Task objective:
Which lines run from the one containing "set_output_delay 0.5 -clock clk [all_outputs]" through the end of the material? Transcribe them word for word, and only them.

Given records:
File: config.mk
export PLATFORM = sky130hd
export DESIGN_NAME = ddr_owner_ctl
export DESIGN_NICKNAME = d
export VERILOG_FILES = /design/src/rtl/ddr_owner_ctl.sv
export SDC_FILE = /design/constraint.sdc
export NUM_CORES = 1
export LEC_CHECK = 0
export ABC_AREA = 1
export CAP_MARGIN = 10
export CORE_AREA = 2 2 77 94
export CTS_BUF_LIST = sky130_fd_sc_hd__clkbuf_16
export CTS_CLUSTER_DIAMETER = 150
export DETAILED_ROUTE_END_ITERATION = 7
export DIE_AREA = 0 0 79 96
export PLACE_DENSITY = 0.66
export SLEW_MARGIN = 25
export SYNTH_ARGS = -nofsm -noshare
export SYNTH_HDL_FRONTEND = slang
export SYNTH_SLANG_ARGS = --single-unit
File: constraint.sdc
create_clock -name clk -period 2 [get_ports clk]
set_input_delay 0.5 -clock clk [delete_from_list [all_inputs] [get_ports clk]]
set_output_delay 0.5 -clock clk [all_outputs]
set_load 0.02 [all_outputs]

Result of the exercise:
set_output_delay 0.5 -clock clk [all_outputs]
set_load 0.02 [all_outputs]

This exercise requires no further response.